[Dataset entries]
===== src/rtl/fetch_ctrl_pkg.sv =====
// Shared encodings for the instruction fetch controller.
`default_nettype none

package fetch_ctrl_pkg;

    localparam logic [31:0] NOP_INST = 32'h0000_0013;

    typedef enum logic [1:0] {
        BOOT = 2'd0,
        REQ  = 2'd1,
        WAIT = 2'd2
    } fetch_state_t;

    function automatic logic [31:0] word_align(input logic [31:0] addr);
        return {addr[31:2], 2'b00};
    endfunction

endpackage

`default_nettype wire


===== src/rtl/fetch_ctrl.sv =====
// Instruction fetch sequencer: owns the PC, keeps one imem request in flight,
// and hands fetched words to IF/ID through a one-entry valid/ready slot.
`default_nettype none

module fetch_ctrl
    import fetch_ctrl_pkg::*;
#(
    parameter logic [31:0] RESET_PC = 32'h0000_0000
) (
    input  logic        clk,
    input  logic        rst_n,
    output logic        imem_req_o,
    output logic [31:0] imem_addr_o,
    input  logic        imem_gnt_i,
    input  logic        imem_rvalid_i,
    input  logic [31:0] imem_rdata_i,
    output logic        if_valid_o,
    input  logic        if_ready_i,
    output logic [31:0] if_inst_o,
    output logic [31:0] if_pc_o,
    input  logic        redirect_i,
    input  logic [31:0] redirect_pc_i
);

    fetch_state_t state;
    logic [31:0]  pc_q;
    logic [31:0]  req_pc_q;
    logic         kill_q;
    logic         fire;
    logic         resp;
    logic         load;

    // Only request when the slot is empty or being drained this cycle, so a
    // returning word can never land on an unconsumed instruction.
    assign imem_req_o  = (state == REQ) && (!if_valid_o || if_ready_i);
    assign imem_addr_o = (state == REQ) ? pc_q : 32'h0000_0000;
    assign fire        = imem_req_o && imem_gnt_i;
    assign resp        = (state == WAIT) && imem_rvalid_i;
    assign load        = resp && !kill_q && !redirect_i;

    always_ff @(posedge clk or negedge rst_n) begin
        if (!rst_n) begin
            state      <= BOOT;
            pc_q       <= RESET_PC;
            req_pc_q   <= 32'h0000_0000;
            kill_q     <= 1'b0;
            if_valid_o <= 1'b0;
            if_inst_o  <= NOP_INST;
            if_pc_o    <= 32'h0000_0000;
        end else begin
            if (if_valid_o && if_ready_i) begin
                if_valid_o <= 1'b0;
            end

            case (state)
                BOOT: begin
                    state <= REQ;
                    if (redirect_i) begin
                        pc_q <= word_align(redirect_pc_i);
                    end
                end
                REQ: begin
                    if (fire) begin
                        state    <= WAIT;
                        req_pc_q <= pc_q;
                        pc_q     <= pc_q + 32'd4;
                        kill_q   <= redirect_i;
                    end
                end
                WAIT: begin
                    if (resp) begin
                        state  <= REQ;
                        kill_q <= 1'b0;
                    end else if (redirect_i) begin
                        kill_q <= 1'b1;
                    end
                    if (load) begin
                        if_inst_o  <= imem_rdata_i;
                        if_pc_o    <= req_pc_q;
                        if_valid_o <= 1'b1;
                    end
                end
                default: begin
                    state <= BOOT;
                end
            endcase

            // Redirect overrides the sequential PC and flushes the output slot.
            if (redirect_i && state != BOOT) begin
                pc_q       <= word_align(redirect_pc_i);
                if_valid_o <= 1'b0;
            end
        end
    end

endmodule

`default_nettype wire


===== config.mk =====
export PLATFORM = sky130hd
export DESIGN_NAME = fetch_ctrl
export DESIGN_NICKNAME = d
export VERILOG_FILES = /design/src/rtl/fetch_ctrl_pkg.sv /design/src/rtl/fetch_ctrl.sv
export SDC_FILE = /design/constraint.sdc
export NUM_CORES = 1
export LEC_CHECK = 0
export CORE_UTILIZATION = 53
export CTS_BUF_LIST = sky130_fd_sc_hd__clkbuf_2 sky130_fd_sc_hd__clkbuf_4 sky130_fd_sc_hd__clkbuf_8
export CTS_CLUSTER_SIZE = 16
export DETAILED_ROUTE_END_ITERATION = 16
export PLACE_DENSITY = 0.88
export SYNTH_ARGS = -nofsm -noshare
export SYNTH_HDL_FRONTEND = slang
export SYNTH_SLANG_ARGS = --single-unit

===== constraint.sdc =====
create_clock -name clk -period 4.2 [get_ports clk]
set_input_delay 1.05 -clock clk [delete_from_list [all_inputs] [get_ports clk]]
set_output_delay 1.05 -clock clk [all_outputs]
set_load 0.03 [all_outputs]

After elaboration in Yosys (flattened, before gate mapping)
Cells that the tools add are included.

Bits in registers: 132. Bits of input ports: 70. Output and inout bits: 98. Logic and storage cells: 51.

Add/subtract/negate cells: 1. Equal/unequal tests: 7. Mux-type cells: 16. Reductions and logical operators: 20.

Operator list (number): 32-bit 2-to-1 mux (4); 32-bit case mux with 2 select lines (1); 32-bit by 3-bit adder with 32-bit output (second input constant) (1); 1-bit logical AND (7); 1-bit 2-to-1 mux (7); 3-bit inequality test (second input constant) (2); 2-bit case mux with 3 select lines (1); 2-bit AND reduction (3); 3-bit AND reduction (2); 2-bit 2-to-1 mux (2); 2-bit inequality test (second input constant) (2); 2-bit nonzero test (2); 1-bit zero test (3); 3-bit by 2-bit inequality test with 1-bit output (second input constant) (1); 3-bit nonzero test (1); 2-bit by 1-bit == test with 1-bit output (second input constant) (1); 2-bit == test (second input constant) (1); 2-bit zero test (1); 1-bit case mux with 2 select lines (1); 1-bit logical OR (1).

Logic depth before layout (Yosys ltp)
Depth after elaboration: 7. Depth in mapped cells: 8. Depth with buffers taken out: 6.

Least setup slack after synthesis
OpenSTA, ideal clock, no wires.

Path kind: in2reg. From: input redirect_i. To: register if_inst_o[10]. Setup time: 125 ps. Arrival: 2564 ps. Data required time: 4075 ps. Setup slack: 1511 ps. Stages: 5. Path buffers: 3. Path through: buf_6 or4b_2 clkbuf_1 clkbuf_1 mux2_2.

Longest elaborated chain between the ends: 3.

RTL lines: start: declaration (line fetch_ctrl.sv:21) `input logic redirect_i,`; 1-bit zero test (line fetch_ctrl.sv:39) `assign load = resp && !kill_q && !redirect_i;`; 1-bit logical AND (line fetch_ctrl.sv:39); 2-bit AND reduction (no source line); end signal: assignment (line fetch_ctrl.sv:78) `if_inst_o <= imem_rdata_i;`; end: declaration (line fetch_ctrl.sv:19) `output logic [31:0] if_inst_o,`.

Every way passes these cells. A chain may end at the register's enable or synchronous reset.

Worst setup path after layout
From: input if_ready_i. To: output imem_req_o.

Longest elaborated chain between the ends: 2.

RTL lines: start: declaration (line fetch_ctrl.sv:18) `input logic if_ready_i,`; 1-bit logical OR (line fetch_ctrl.sv:35) `assign imem_req_o = (state == REQ) && (!if_valid_o || if_ready_i);`; 1-bit logical AND (line fetch_ctrl.sv:35); end: declaration (line fetch_ctrl.sv:12) `output logic imem_req_o,`.

Every way passes these cells.

==> flow_summary.toml <==
[floorplan]
rows = 37
dieArea_um2 = 11220
ios = 168
core_area_um2 = 10420
die_w_um = 105.9
dieHeight_um = 105.9
start_util_pct = 54.94

[clock_network]
numCtsBuffers = 17
htreeDepth = 4
postCtsSetupBuffers = 0
cts_num_sinks = 126
cts_tree = "done"
insertion_delay_ps = 420
cts_resized = 0
clockRootBuffer = "clkbuf_8"
clk_pin_slew_worst_paths_ps = 70
hold_buffers = 0
cts_buffer_depth = 2

[route]
top_layer = "met4"
firstDrtPassIters = 5
wl_per_cell_um = 17.35
routed_wirelength_um = 14800
first_iter_violations = 258
wl_met2_um = 7508
ant_nets = 0
drcViolationCount = 0
via_count = 4779
m1WireLength_um = 6184
dr_wl_met3_um = 827
vias_per_cell = 5.603

[setup_path]
worstSetupPathType = "input port to output pin"
arrival_ps = 2640
worst-path-max-fanout = 7
worst_setup_path_start_kind = "input port"
endpoint_kind = "output pin"
worstPathRequired_ps = 3150

[grt]
grt_pass1_wl_um = 23940
grt_pass1_vias = 4818
grt_max_degree = 68
grt_usage_pct = 27.48
gr-total-overflow = 0
antenna_found_initial = 0

[sta]
hold_viol = 0
slew_headroom_pct = 29.28
finalCriticalPeriod_ps = 3687
rsz0062_at_grt = "false"
fmax_mhz = 271.2
worst_slew_pin_slew_ps = 1061
setup_violations = 0
fin_worst_skew_ps = 11.24
final_max_slew_viol_count = 0
fin_ws_ps = 513.1
period_share_pct = 87.78
finalSetupTns_ps = 0

[placement]
io_buffer_count = 161
placed_area_um2 = 7391
place_hpwl_um = 10200
place.gp.congestion = 0.9003
dp_slack_ps = 522.2

[pwr]
ir_drop_uv = 369.0
p_leak_nw = 3.439
powerDensity_nw_per_um2 = 776.7
finalPower_mw = 6.068

[final_layout]
final_util_pct = 75.00
final_cell_mix = "160 x clkdlybuf4s50_1, 123 x dfrtp_1, 117 x nand2_1"
syn_to_final_growth_pct = 36.51
final_nets = 775
layout-drive-gt1-share_pct = 15.48
n_antenna_cell = 0
design_area_um2 = 7812
layout_commonest_cell = "clkdlybuf4s50_1"

[synth]
ys_ff_latch = 126
synth_edf_count = 0
synth_top_area_share_pct = 53.78
yosysSeqAreaShare_pct = 55.16
syn_area_um2 = 5723
ys_types = 51
yosys.area.top_type = "dfrtp_1"
synth_area_leaders = "dfrtp_1 54%, mux2_2 12%, nand2_1 7.7%"
synthArstFlopShare_pct = 100.0
netlist_instances = 556
syn_area_per_cell_um2 = 10.29
synth_warnings = 0
synth-main-ff-cell = "dfrtp_1"

[flow_run]
maxCapViolations = 0

[status]
status = "finished, final reports clean"

[min_path]
hold_path_class = "flip-flop to flip-flop"
area by class of cell:
class	count	area (um^2)
repair buffers	169	1682
fillers	743	2604
inverters	4	15.01
multi-input cells	386	2367
clock buffers	17	234.0
well taps	136	170.2
flip-flops and latches	126	3157
clock inverters	15	187.7
cell usage after synthesis, types with 3 or more instances:
| cell | instances |
|---|---|
| inv_1 | 3 |
| o21ai_0 | 22 |
| and4_1 | 5 |
| nand4_1 | 7 |
| and2_1 | 31 |
| clkbuf_1 | 33 |
| nor2_1 | 24 |
| xnor2_1 | 5 |
| a31oi_1 | 4 |
| mux2_2 | 61 |
| dfstp_2 | 3 |
| nand3_1 | 13 |
| nor4_1 | 6 |
| a21oi_1 | 28 |
| buf_4 | 6 |
| nand2_1 | 117 |
| o22ai_1 | 7 |
| dfrtp_1 | 123 |
| nand2b_1 | 4 |
| and3_1 | 8 |
| nor3_1 | 8 |
cells by family (layout without fill, tap and decap cells):
logic type	Yosys count	in the layout	share of synthesized area, %
DFF	126	126	55.16
xor gates and xnor gates	5	5	0.7652
and+or+nand+nor	233	233	19.33
muxes	62	62	12.18
buffers and inverters	47	205	3.782
other	1	4	0.06553
AOI/OAI and AO/OA	81	81	8.505
adders and majority gates	1	1	0.2186
registers in the layout, indices dropped and copies added, names as in the netlist:
signal / count
state: 2
pc_q: 30
if_inst_o: 32
kill_q: 1
if_pc_o: 30
if_valid_o: 1
req_pc_q: 30
where the power goes:
| group | switching, mW | internal (mW) | leakage, nW |
|---|---|---|---|
| sequential | 0.414 | 1.72 | 1.56 |
| combinational | 1.61 | 1.23 | 1.68 |
| clock | 0.496 | 0.596 | 0.204 |
final timing paths:
path	start	endpoint	slack (ps)	cells after the start
worst max-delay path	if_ready_i	imem_req_o	510	4
worst min-delay path	req_pc_q[31]	req_pc_q[31]	480	2
worst max register to register	state[0]	pc_q[13]	1570	6
worst min register to register	req_pc_q[31]	req_pc_q[31]	480	2
max in group asynchronous	rst_n	if_pc_o[27]	2690	2
min in group asynchronous	rst_n	if_inst_o[29]	680	1
per-stage QoR:
| stage | hold slack [ps] | instances |
|---|---|---|
| floorplan | 441.8 | 559 |
| global placement | 454.4 | 821 |
| detailed placement | 459.2 | 821 |
| CTS | 477.5 | 853 |
| global route | 505.1 | 853 |
| finish | 479.5 | 853 |
layer usage:
| metal | track usage (%) | up-vias |
|---|---|---|
| met1 | 35.01 | 2348 |
| met2 | 46.59 | 205 |
| li1 | - | 2201 |
| met4 | 10.12 | 0 |
| met5 | 0 | - |
| met3 | 5.518 | 25 |
worst max-delay path, stage by stage:
cell and delay (ps):
clkdlybuf4s50_1 450, nand2b_1 300, and2_1 180, clkdlybuf4s50_1 660
Power figures use the tool's default switching activity.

Your goal — Report the count of lines in the entries that contain "elaboration". Nothing else should be given.

Reply — 2